Eirik lives in Bergen, Norway and takes a wide range of photographs, from landscapes to street scenes, all of which is striking.
Eirik Holmoyvik is a photographer based in Norway who covers a wide range of subjects. He seems to always be experimenting and pushing his own boundaries. His web site shows work shot conventionally, using long exposures, the Lensbaby, pinhole cameras and more. His subject matter ranges from the landscape to people.
Eirik’s website shows the range of work he produces. His landscape work is striking. A range of approaches, from conventional through long exposure to pinhole, produces monochrome landscapes from Norway and Iceland. The stunning subject matter is greatly enhanced by excellent photographic technique to produce landscape images that anyone would love to call theirs.
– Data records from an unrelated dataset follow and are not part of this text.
## exp/indigo
Design Pipelined_Processor, start of the top module:
module Pipelined_Processor(
input CLK,
input reset,
output [7:0] imem_addr,
input [15:0] imem_data,
output [7:0] dmem_addr,
output [7:0] dmem_wdata,
output dmem_we,
input [7:0] dmem_rdata,
output [7:0] result 
   );
wire pcsrc;
wire [7:0] pcplus1_f;
wire [7:0] pcnext_f;
wire [7:0] pc_f, pc_d;
wire [15:0] instr_f, instr_d;
wire signed [7:0] SrcA_d, SrcA_e;
wire signed [7:0] RD1e, RD2e;  
wire signed [7:0] SrcB ;
wire Zero;
wire [7:0] ALUResult_e, ALUResult_m, ALUResult_w;
wire [3:0] ALUControl_d, ALUControl_e;
wire ALUSrc_d, ALUSrc_e, ResultSrc_e, ResultSrc_d, ResultSrc_m, ResultSrc_w;
wire [7:0] pcplus1_d, pcplus1_e, pcplus1_m, pcplus1_w;
wire [2:0] a1_d, Rs1D, Rs2D;
wire [2:0] Rs1E, Rs2E;
wire [2:0] a1_e, a1_m, a1_w;  
wire [3:0] opcode;
wire [2:0] funct;
wire [7:0] SrcB_reg, SrcB_reg_e, SrcB_reg_m;
wire [7:0] wrtdata;
wire [7:0] read_data_w, read_data_m;
wire MemWrite_d, MemWrite_e, MemWrite_m;
wire regwrite_d, regwrite_e, regwrite_w, regwrite_m;
wire [7:0] ImmExt_d, ImmExt_e;  
wire [1:0] ForwardAE, ForwardBE;
wire stallF, flushD, stallD, flushE;
pc p0(.pcnext(pcnext_f),. reset(reset), .pc(pc_f), .stallF(stallF), .clk(CLK));
assign pcplus1_f = pc_f + 1;
assign imem_addr = pc_f;
assign instr_f = imem_data;
assign opcode = instr_f[15:12];
assign pcnext_f = (opcode == 4'b0101 && Zero) ? (pc_f + ImmExt_d) : 
  (pcsrc) ? ImmExt_d :
                (pc_f + 1);
assign a1_d = instr_f[8:6];   
assign funct = instr_f[11:9];
assign Rs1D = instr_f[5:3];
assign Rs2D = instr_f[2:0];
  Extender e0(.in0(Rs2D), .ImmExt(ImmExt_d));
IF_ID l0(.clk(CLK), .flushD(flushD), .stallD(stallD), .pcplus1_f(pcnext_f), .pcplus1_d(pcplus1_d),  .reset(reset), .pc_f(pc_f), .pc_d(pc_d),  .instr_d(instr_d), .instr_f(instr_f));
ControlUnit c0(.opcode(opcode), .funct(funct), .Zero(Zero), .ALUSrc(ALUSrc_d), .MemWrite(MemWrite_d), .ALUControl(ALUControl_d), .ResultSrc(ResultSrc_d), .PCSrc(pcsrc), .RegWrite(regwrite_d));
  ...
make LEC_CHECK=0 ABC_AREA=1 CAP_MARGIN=20 CORE_MARGIN=2 CORE_UTILIZATION=58 CTS_CLUSTER_DIAMETER=25 CTS_CLUSTER_SIZE=73 PLACE_DENSITY_LB_ADDON=0.01 SETUP_SLACK_MARGIN=2.14 SLEW_MARGIN=20 finish   # period 7.43 ns
run.sh (not shown) runs the stock make flow with config.mk's settings and CLKGATE_MAP_FILE=.
No crash in exp/indigo: every stage finished, but the layout fails its final checks due to negative setup slack.
// IIR
module IIR(clk, rst, Start, load, DIn, RAddr, data_done, WEN, Yn, WAddr, Finish);
	parameter n = 16;
	parameter m = 20;
	input clk, rst;
	input Start;
	input data_done;
	input [n-1:0]DIn;
	output WEN, load;
	output Finish;
	output [n-1:0]Yn;
	output [m-1:0]RAddr;
	output [m-1:0]WAddr;
	wire control_state;
	control_FSM control(
		.clk(clk), .rst(rst),
		.start(Start), .data_done(data_done), .load(load), .RAddr(RAddr), .state(control_state)
	);
	datapath dp(
		.clk(clk), .rst(rst),
		.command(control_state), .RAddr(RAddr), .DIn(DIn), .WEN(WEN), .Yn(Yn), .WAddr(WAddr), .finish(Finish)
	);
endmodule
Size: roughly 79 I/O pins, about 47000 um^2 of cells after synthesis.
clock: 16.0 ns
lec_check: 0
abc_area: 1
cap_margin: 20
cell_pad_in_sites_global_placement: 3
core_aspect_ratio: 1.23
core_margin: 2
core_utilization: 40
slew_margin: 20
tns_end_percent: 15
run.sh (not shown) runs the stock make flow with config.mk's settings and CLKGATE_MAP_FILE=.
Change:
Settings changed: CELL_PAD_IN_SITES_GLOBAL_PLACEMENT 3 to unset, CORE_ASPECT_RATIO 1.23 to unset, CORE_UTILIZATION 40 to 72, CTS_CLUSTER_DIAMETER set to 190, MAX_ROUTING_LAYER set to met4, PLACE_DENSITY_LB_ADDON set to 0.04, SETUP_SLACK_MARGIN set to 1.6, TNS_END_PERCENT 15 to unset.
Result: Worst setup slack improves by 0.093 ns. Routed wire length shrinks by 3.3%. Synthesized area does not change. Core utilization went up by 38 points.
Other galleries show Eirik’s striking street photography. Strong use of light and shade create very graphic images and are highly rewarding to examine. There is a lot of work here to examine, and it is worth spending the time to carefully go through the galleries. One series that looks at the world through a child’s eyes is shot in color and is stunning work. The use of vignette, contrast and soft focus/blur works amazingly well and I found took me back to the color photographs of my own childhood.
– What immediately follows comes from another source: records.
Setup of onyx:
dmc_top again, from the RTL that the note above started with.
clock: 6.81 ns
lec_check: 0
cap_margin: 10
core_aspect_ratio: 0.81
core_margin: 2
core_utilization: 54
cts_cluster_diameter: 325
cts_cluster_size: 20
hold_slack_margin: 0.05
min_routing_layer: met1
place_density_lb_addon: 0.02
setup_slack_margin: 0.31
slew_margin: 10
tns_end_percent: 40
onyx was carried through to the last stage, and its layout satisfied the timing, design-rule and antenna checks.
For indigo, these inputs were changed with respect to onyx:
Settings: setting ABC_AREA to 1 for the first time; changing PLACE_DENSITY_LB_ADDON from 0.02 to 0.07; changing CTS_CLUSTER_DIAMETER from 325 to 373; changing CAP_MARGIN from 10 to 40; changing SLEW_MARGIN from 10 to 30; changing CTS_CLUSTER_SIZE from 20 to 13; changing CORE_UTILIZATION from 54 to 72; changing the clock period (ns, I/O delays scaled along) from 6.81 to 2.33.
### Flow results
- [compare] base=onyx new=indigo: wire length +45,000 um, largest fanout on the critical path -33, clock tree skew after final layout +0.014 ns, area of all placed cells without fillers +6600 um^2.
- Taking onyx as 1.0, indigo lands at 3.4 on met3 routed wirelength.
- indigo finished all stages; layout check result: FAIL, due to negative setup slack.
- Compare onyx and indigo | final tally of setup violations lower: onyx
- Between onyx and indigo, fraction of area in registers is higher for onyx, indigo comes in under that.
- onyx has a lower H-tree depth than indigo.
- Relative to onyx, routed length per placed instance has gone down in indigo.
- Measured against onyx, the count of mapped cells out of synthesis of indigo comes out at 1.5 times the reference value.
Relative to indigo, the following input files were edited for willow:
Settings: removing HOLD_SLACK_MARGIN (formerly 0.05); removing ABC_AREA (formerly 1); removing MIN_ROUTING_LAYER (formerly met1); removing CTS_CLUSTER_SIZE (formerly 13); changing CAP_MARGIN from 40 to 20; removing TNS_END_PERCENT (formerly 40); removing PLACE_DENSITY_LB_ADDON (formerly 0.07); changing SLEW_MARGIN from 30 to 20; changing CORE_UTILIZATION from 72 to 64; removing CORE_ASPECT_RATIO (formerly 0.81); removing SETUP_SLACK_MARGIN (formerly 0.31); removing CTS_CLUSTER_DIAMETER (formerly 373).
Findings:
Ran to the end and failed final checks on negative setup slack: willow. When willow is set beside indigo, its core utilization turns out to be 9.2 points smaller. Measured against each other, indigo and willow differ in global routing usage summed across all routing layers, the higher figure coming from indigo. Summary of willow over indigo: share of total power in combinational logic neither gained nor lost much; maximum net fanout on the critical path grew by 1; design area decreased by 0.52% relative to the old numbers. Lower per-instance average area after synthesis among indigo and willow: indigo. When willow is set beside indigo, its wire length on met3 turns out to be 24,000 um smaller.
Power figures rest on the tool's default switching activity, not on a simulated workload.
The website is simply done in HTML is a style which I find very reminiscent of blogs. The gallery pages adopt a simple but highly effective approach of putting the large view image at the top and then below this, putting decent size thumbnails of all the other images in the gallery. This makes it very easy, with only vertical scrolling, to work out which image you want to look at next. Pages are fast to load ad work well, providing a clean interface to concentrate on the images.
I’m impressed by the huge amount of wonderful work out there and Eirik’s is up there with the best. His landscapes are inspiring for my own attempts in this field, while his street photography is hugely impressive and shows just what you can produce from the familiar that is around you if you are just open to it. Even familiar locations can be made into strong, graphic elements, as Eirik has done with his use of light, contrast and framing. ‘The way children see the world’ series shows the value in trying something different.
I encourage you to have a good look around Eirik’s site. The work is simply great.